The versionsSupported member is an array of SaVersionT describing the acceptable
versions this API supports.
An api developer specifies versions supported by adding the following C
code to the library file:
/*
* Versions supported
*/
static SaVersionT clmVersionsSupported[] = {
{ 'B', 1, 1 },
{ 'b', 1, 1 }
};
static struct saVersionDatabase clmVersionDatabase = {
sizeof (clmVersionsSupported) / sizeof (SaVersionT),
clmVersionsSupported
};
After this is specified, the following API is used to check versions:
SaErrorT
saVersionVerify (
struct saVersionDatabase *versionDatabase,
const SaVersionT *version);
An example usage of this is
SaErrorT error;
error = saVersioNVerify (&clmVersionDatabase, version);
where version is a pointer to an SaVersionT passed into the API.
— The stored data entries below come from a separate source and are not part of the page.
## src/rtl/sys_ctrl_pkg.sv

```systemverilog
// rtl/sys_ctrl_pkg.sv - shared frame codes, ALU function codes and sequencer state encoding
package sys_ctrl_pkg;

  localparam logic [7:0] CMD_ALU  = 8'hCC;
  localparam logic [7:0] ERR_CODE = 8'hEE;

  // ALU function codes 4'h0..FUN_LAST are executable; FUN_RESERVED is rejected.
  localparam logic [3:0] FUN_LAST     = 4'hE;
  localparam logic [3:0] FUN_RESERVED = 4'hF;

  typedef enum logic [3:0] {
    S_IDLE     = 4'd0,
    S_GET_A    = 4'd1,
    S_GET_B    = 4'd2,
    S_GET_FUN  = 4'd3,
    S_EXEC     = 4'd4,
    S_WAIT_RES = 4'd5,
    S_TX_LO    = 4'd6,
    S_TX_HI    = 4'd7,
    S_TX_ERR   = 4'd8
  } seq_state_e;

  function automatic logic fun_byte_ok(input logic [7:0] b);
    return (b[7:4] == 4'h0) && (b[3:0] != FUN_RESERVED);
  endfunction

  // States in which an incoming byte has nowhere to go.
  function automatic logic rx_drops_byte(input seq_state_e s);
    return (s == S_EXEC) || (s == S_WAIT_RES) || (s == S_TX_LO) ||
           (s == S_TX_HI) || (s == S_TX_ERR);
  endfunction

endpackage

```

## src/rtl/seq_timeout_cnt.sv

```systemverilog
// rtl/seq_timeout_cnt.sv - ALU result timeout counter with terminal-count flag
module seq_timeout_cnt #(
  parameter int TIMEOUT = 16
) (
  input  logic clk,
  input  logic rst_n,
  input  logic clear,
  input  logic count_en,
  output logic term
);

  localparam int CW = $clog2(TIMEOUT);

  logic [CW-1:0] cnt;

  // Holds at terminal count so a late count_en can never wrap back to zero.
  always_ff @(posedge clk or negedge rst_n) begin
    if (!rst_n) begin
      cnt <= '0;
    end else if (clear) begin
      cnt <= '0;
    end else if (count_en && !term) begin
      cnt <= cnt + CW'(1);
    end
  end

  assign term = (cnt == CW'(TIMEOUT - 1));

endmodule

```

## src/rtl/alu_cmd_sequencer.sv

```systemverilog
// rtl/alu_cmd_sequencer.sv - parses CMD/A/B/FUN frames, runs the ALU, returns result bytes
module alu_cmd_sequencer
  import sys_ctrl_pkg::*;
#(
  parameter int TIMEOUT = 16
) (
  input  logic        clk,
  input  logic        rst_n,
  input  logic [7:0]  rx_data,
  input  logic        rx_valid,
  input  logic [15:0] alu_out,
  input  logic        alu_out_valid,
  input  logic        tx_ready,
  output logic [7:0]  alu_a,
  output logic [7:0]  alu_b,
  output logic [3:0]  alu_fun,
  output logic        alu_en,
  output logic        alu_clk_en,
  output logic [7:0]  tx_data,
  output logic        tx_valid,
  output logic        busy,
  output logic        err_overrun,
  output logic        err_timeout
);

  seq_state_e  state;
  logic [15:0] res;
  logic        tmo_term;

  seq_timeout_cnt #(.TIMEOUT(TIMEOUT)) u_timeout (
    .clk      (clk),
    .rst_n    (rst_n),
    .clear    (state == S_EXEC),
    .count_en (state == S_WAIT_RES),
    .term     (tmo_term)
  );

  // Outputs are updated on the transition into each state so they are
  // registered and line up exactly with the state they belong to.
  always_ff @(posedge clk or negedge rst_n) begin
    if (!rst_n) begin
      state       <= S_IDLE;
      res         <= '0;
      alu_a       <= '0;
      alu_b       <= '0;
      alu_fun     <= '0;
      alu_en      <= 1'b0;
      alu_clk_en  <= 1'b0;
      tx_data     <= '0;
      tx_valid    <= 1'b0;
      busy        <= 1'b0;
      err_overrun <= 1'b0;
      err_timeout <= 1'b0;
    end else begin
      alu_en      <= 1'b0;
      err_timeout <= 1'b0;
      err_overrun <= rx_valid && rx_drops_byte(state);

      case (state)
        S_IDLE: begin
          if (rx_valid && (rx_data == CMD_ALU)) begin
            state <= S_GET_A;
            busy  <= 1'b1;
          end
        end
        S_GET_A: begin
          if (rx_valid) begin
            alu_a <= rx_data;
            state <= S_GET_B;
          end
        end
        S_GET_B: begin
          if (rx_valid) begin
            alu_b <= rx_data;
            state <= S_GET_FUN;
          end
        end
        S_GET_FUN: begin
          if (rx_valid) begin
            alu_fun <= rx_data[3:0];
            if (fun_byte_ok(rx_data)) begin
              state      <= S_EXEC;
              alu_en     <= 1'b1;
              alu_clk_en <= 1'b1;
            end else begin
              state    <= S_TX_ERR;
              tx_data  <= ERR_CODE;
              tx_valid <= 1'b1;
            end
          end
        end
        S_EXEC: begin
          state <= S_WAIT_RES;
        end
        S_WAIT_RES: begin
          // A result arriving on the terminal-count cycle still counts as success.
          if (alu_out_valid) begin
            res        <= alu_out;
            tx_data    <= alu_out[7:0];
            tx_valid   <= 1'b1;
            alu_clk_en <= 1'b0;
            state      <= S_TX_LO;
          end else if (tmo_term) begin
            err_timeout <= 1'b1;
            tx_data     <= ERR_CODE;
            tx_valid    <= 1'b1;
            alu_clk_en  <= 1'b0;
            state       <= S_TX_ERR;
          end
        end
        S_TX_LO: begin
          if (tx_ready) begin
            tx_data <= res[15:8];
            state   <= S_TX_HI;
          end
        end
        S_TX_HI, S_TX_ERR: begin
          if (tx_ready) begin
            tx_valid <= 1'b0;
            busy     <= 1'b0;
            state    <= S_IDLE;
          end
        end
        default: begin
          state      <= S_IDLE;
          tx_valid   <= 1'b0;
          alu_clk_en <= 1'b0;
          busy       <= 1'b0;
        end
      endcase
    end
  end

endmodule

```
`config.mk`:
```
export PLATFORM = sky130hd
export DESIGN_NAME = l1a_lct_match
export DESIGN_NICKNAME = d
export VERILOG_FILES = /design/src/rtl/l1a_lct_match.sv
export SDC_FILE = /design/constraint.sdc
export NUM_CORES = 1
export LEC_CHECK = 0
export CAP_MARGIN = 40
export CORE_ASPECT_RATIO = 1.25
export CORE_MARGIN = 10
export CORE_UTILIZATION = 25
export DETAILED_ROUTE_END_ITERATION = 7
export SYNTH_ARGS = -nofsm -noshare
export SYNTH_HDL_FRONTEND = slang
export SYNTH_SLANG_ARGS = --single-unit
```
`constraint.sdc`:
```
create_clock -name CMSCLK -period 4.3 [get_ports CMSCLK]
set_input_delay 0.86 -clock CMSCLK [delete_from_list [all_inputs] [get_ports CMSCLK]]
set_output_delay 0.86 -clock CMSCLK [all_outputs]
set_load 0.01 [all_outputs]
```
error will return SA_OK if the version is valid as specified in the
version database.
------------------
Handle Instances
------------------
Every handle instance is stored in a handle database. The handle database
stores instance information for every handle used by libraries. The system
includes reference counting and is safe for use in threaded applications.
The handle database structure is:
struct saHandleDatabase {
unsigned int handleCount;
struct saHandle *handles;
pthread_mutex_t mutex;
void (*handleInstanceDestructor) (void *);
};
handleCount is the number of handles
handles is an array of handles
mutex is a pthread mutex used to mutually exclude access to the handle db
handleInstanceDestructor is a callback that is called when the handle
should be freed because its reference count as dropped to zero.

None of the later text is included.